*What needs to be done*: Search term "mode": please show all lines in the listing that contain it.

*Source records*:

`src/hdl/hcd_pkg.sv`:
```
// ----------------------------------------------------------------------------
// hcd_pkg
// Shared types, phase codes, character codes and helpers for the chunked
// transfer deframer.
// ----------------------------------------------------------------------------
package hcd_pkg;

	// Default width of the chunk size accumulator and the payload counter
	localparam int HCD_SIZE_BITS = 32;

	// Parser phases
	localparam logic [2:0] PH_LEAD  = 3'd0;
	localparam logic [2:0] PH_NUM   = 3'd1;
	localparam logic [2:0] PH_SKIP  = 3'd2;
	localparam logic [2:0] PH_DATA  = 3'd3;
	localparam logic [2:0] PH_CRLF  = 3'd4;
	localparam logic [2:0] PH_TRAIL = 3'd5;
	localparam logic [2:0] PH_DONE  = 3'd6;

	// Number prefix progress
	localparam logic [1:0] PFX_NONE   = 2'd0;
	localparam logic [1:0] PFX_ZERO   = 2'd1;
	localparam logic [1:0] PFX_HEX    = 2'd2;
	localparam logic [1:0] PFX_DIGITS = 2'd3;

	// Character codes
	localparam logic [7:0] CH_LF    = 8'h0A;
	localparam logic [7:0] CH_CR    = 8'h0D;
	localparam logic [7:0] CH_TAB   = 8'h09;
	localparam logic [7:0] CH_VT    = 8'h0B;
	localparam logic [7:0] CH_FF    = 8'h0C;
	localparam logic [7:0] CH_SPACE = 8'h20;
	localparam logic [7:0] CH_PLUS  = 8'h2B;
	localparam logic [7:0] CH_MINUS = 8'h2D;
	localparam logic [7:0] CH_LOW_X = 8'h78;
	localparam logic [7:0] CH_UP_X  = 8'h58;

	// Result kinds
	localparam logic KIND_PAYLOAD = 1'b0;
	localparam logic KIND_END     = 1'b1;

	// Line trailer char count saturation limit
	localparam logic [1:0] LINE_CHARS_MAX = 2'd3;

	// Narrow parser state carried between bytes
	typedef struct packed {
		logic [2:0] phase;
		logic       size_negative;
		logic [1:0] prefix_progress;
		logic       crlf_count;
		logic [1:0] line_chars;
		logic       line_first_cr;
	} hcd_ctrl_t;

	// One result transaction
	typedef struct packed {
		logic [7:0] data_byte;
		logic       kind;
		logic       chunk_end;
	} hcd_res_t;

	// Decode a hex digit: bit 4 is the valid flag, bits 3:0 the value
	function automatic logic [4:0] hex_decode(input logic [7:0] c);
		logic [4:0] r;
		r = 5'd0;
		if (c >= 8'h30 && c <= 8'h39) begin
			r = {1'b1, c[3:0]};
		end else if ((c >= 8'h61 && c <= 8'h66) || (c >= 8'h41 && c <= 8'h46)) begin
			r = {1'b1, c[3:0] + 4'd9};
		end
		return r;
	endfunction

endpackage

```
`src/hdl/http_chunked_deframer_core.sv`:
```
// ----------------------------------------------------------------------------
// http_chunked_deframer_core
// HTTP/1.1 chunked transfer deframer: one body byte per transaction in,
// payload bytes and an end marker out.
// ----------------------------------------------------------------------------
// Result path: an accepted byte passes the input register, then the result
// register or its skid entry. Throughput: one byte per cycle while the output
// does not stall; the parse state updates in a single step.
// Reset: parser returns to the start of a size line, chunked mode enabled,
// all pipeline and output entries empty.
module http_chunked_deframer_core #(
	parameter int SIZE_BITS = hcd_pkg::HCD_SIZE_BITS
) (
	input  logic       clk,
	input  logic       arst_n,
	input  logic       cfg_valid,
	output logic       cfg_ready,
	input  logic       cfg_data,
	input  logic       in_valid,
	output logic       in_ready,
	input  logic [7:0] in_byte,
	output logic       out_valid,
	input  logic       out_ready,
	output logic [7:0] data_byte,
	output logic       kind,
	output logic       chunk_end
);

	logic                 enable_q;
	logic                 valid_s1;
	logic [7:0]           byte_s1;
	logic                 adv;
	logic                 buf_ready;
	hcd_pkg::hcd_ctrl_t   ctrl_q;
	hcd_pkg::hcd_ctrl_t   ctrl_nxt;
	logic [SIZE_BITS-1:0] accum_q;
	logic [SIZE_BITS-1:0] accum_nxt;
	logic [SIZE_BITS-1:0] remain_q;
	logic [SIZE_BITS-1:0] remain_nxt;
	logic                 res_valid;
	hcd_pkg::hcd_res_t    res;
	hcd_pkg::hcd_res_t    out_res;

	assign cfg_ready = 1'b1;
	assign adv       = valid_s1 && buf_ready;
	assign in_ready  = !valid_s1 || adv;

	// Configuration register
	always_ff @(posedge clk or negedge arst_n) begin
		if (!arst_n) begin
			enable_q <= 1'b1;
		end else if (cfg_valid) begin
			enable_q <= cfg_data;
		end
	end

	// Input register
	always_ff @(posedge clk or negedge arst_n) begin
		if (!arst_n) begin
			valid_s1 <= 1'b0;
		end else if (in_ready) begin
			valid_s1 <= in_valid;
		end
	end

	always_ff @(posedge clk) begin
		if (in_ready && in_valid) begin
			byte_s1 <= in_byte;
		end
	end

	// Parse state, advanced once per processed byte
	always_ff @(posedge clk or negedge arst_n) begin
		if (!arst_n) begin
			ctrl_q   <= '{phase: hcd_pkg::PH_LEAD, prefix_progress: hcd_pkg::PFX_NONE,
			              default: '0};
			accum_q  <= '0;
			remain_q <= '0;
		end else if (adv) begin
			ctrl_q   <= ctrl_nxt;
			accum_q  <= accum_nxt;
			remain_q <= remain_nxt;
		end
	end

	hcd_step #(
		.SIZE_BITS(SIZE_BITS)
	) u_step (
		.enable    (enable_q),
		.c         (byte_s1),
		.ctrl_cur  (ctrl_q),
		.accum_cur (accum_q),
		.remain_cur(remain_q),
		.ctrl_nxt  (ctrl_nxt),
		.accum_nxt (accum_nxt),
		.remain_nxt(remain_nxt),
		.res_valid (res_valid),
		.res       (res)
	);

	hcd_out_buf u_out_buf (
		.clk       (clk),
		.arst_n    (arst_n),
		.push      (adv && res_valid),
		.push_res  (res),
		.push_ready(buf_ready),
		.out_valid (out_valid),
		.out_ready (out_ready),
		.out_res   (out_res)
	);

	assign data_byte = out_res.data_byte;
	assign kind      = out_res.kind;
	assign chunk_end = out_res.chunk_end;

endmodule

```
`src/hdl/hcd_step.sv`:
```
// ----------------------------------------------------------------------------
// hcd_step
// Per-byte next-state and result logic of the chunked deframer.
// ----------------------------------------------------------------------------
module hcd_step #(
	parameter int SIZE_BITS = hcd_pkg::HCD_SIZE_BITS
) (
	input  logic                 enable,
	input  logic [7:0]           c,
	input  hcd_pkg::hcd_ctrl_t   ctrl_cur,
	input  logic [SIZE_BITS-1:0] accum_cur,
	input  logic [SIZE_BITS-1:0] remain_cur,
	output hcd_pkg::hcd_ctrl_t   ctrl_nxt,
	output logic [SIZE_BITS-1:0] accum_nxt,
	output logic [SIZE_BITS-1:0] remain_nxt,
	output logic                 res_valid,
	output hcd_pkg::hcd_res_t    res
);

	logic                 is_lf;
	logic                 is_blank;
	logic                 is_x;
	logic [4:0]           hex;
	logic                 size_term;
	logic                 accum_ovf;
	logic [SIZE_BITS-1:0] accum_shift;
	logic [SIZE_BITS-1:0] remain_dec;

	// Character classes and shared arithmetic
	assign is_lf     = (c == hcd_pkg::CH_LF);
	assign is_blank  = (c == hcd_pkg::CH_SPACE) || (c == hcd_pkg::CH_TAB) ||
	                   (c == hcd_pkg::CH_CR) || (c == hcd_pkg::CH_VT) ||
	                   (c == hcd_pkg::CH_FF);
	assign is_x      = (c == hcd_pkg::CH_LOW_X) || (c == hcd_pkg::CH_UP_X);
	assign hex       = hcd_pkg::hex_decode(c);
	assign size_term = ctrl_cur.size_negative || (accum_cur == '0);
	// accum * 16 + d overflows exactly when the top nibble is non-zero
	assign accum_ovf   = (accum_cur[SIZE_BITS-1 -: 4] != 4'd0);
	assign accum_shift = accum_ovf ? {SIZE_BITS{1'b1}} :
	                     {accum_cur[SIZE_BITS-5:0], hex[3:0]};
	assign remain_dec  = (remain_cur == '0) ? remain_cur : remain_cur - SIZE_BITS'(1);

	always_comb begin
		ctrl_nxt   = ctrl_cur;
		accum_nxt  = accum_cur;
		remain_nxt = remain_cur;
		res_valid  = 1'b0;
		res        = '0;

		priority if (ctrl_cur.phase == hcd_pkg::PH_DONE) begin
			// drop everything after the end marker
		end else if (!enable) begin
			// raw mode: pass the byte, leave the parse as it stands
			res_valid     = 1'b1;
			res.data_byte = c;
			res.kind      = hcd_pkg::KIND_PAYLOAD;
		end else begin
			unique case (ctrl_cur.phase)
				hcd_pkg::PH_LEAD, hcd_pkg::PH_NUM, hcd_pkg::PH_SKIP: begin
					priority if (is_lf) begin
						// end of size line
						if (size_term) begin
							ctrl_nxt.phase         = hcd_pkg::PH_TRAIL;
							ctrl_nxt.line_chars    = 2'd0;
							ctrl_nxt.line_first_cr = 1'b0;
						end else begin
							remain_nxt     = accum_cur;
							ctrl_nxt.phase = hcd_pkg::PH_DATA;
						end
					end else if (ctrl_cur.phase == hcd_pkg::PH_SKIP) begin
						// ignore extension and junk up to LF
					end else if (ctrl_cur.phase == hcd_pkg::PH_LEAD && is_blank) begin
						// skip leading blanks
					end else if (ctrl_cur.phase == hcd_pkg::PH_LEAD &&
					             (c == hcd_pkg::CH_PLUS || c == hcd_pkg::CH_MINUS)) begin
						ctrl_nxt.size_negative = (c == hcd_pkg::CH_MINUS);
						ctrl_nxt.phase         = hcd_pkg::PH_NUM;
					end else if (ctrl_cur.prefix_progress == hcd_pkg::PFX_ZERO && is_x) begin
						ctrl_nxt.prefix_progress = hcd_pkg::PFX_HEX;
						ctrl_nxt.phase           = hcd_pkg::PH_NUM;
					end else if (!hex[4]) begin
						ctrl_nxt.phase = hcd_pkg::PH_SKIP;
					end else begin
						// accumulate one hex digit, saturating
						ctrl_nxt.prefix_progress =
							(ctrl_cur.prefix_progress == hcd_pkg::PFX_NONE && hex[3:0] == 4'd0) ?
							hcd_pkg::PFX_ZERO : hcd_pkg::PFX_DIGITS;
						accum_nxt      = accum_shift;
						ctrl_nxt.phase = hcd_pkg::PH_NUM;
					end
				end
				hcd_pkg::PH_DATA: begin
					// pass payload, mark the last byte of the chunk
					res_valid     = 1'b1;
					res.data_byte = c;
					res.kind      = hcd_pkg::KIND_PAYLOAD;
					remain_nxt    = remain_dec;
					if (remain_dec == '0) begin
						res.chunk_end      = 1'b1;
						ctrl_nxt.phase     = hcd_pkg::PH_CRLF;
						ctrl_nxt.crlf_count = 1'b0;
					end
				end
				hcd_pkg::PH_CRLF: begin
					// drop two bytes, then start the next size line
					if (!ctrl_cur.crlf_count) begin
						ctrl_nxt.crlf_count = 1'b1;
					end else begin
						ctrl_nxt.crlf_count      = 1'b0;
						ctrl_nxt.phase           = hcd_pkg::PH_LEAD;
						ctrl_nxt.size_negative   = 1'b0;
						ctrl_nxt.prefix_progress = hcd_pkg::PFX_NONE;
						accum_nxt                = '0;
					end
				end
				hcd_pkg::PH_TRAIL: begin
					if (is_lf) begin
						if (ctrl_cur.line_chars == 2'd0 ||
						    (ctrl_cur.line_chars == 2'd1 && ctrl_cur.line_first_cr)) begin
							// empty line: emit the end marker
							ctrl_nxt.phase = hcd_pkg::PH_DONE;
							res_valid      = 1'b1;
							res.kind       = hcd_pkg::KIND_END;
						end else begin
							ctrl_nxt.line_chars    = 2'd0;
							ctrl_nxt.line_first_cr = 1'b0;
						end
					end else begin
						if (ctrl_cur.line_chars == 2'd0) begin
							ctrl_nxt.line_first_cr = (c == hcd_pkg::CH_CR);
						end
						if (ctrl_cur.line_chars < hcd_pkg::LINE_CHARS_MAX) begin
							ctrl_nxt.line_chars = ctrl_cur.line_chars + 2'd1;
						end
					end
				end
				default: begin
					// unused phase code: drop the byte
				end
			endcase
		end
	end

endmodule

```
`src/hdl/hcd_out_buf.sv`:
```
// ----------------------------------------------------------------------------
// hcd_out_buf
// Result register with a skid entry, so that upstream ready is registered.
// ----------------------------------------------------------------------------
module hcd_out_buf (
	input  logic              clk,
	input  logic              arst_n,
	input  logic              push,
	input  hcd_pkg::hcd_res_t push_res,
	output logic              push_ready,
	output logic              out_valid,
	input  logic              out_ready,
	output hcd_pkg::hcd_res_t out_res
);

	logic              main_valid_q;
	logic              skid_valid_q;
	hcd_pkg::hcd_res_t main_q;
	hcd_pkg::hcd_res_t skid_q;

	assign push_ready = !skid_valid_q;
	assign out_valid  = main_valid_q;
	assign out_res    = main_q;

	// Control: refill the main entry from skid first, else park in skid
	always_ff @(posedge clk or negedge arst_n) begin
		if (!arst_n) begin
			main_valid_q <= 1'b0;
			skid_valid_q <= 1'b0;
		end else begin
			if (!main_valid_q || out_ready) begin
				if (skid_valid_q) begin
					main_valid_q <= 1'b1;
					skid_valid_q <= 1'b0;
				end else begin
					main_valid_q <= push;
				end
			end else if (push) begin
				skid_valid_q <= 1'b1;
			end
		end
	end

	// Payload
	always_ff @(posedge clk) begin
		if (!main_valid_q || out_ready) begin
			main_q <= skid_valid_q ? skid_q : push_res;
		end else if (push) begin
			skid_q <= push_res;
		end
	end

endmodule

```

*Written answer*:
// Reset: parser returns to the start of a size line, chunked mode enabled,
			// raw mode: pass the byte, leave the parse as it stands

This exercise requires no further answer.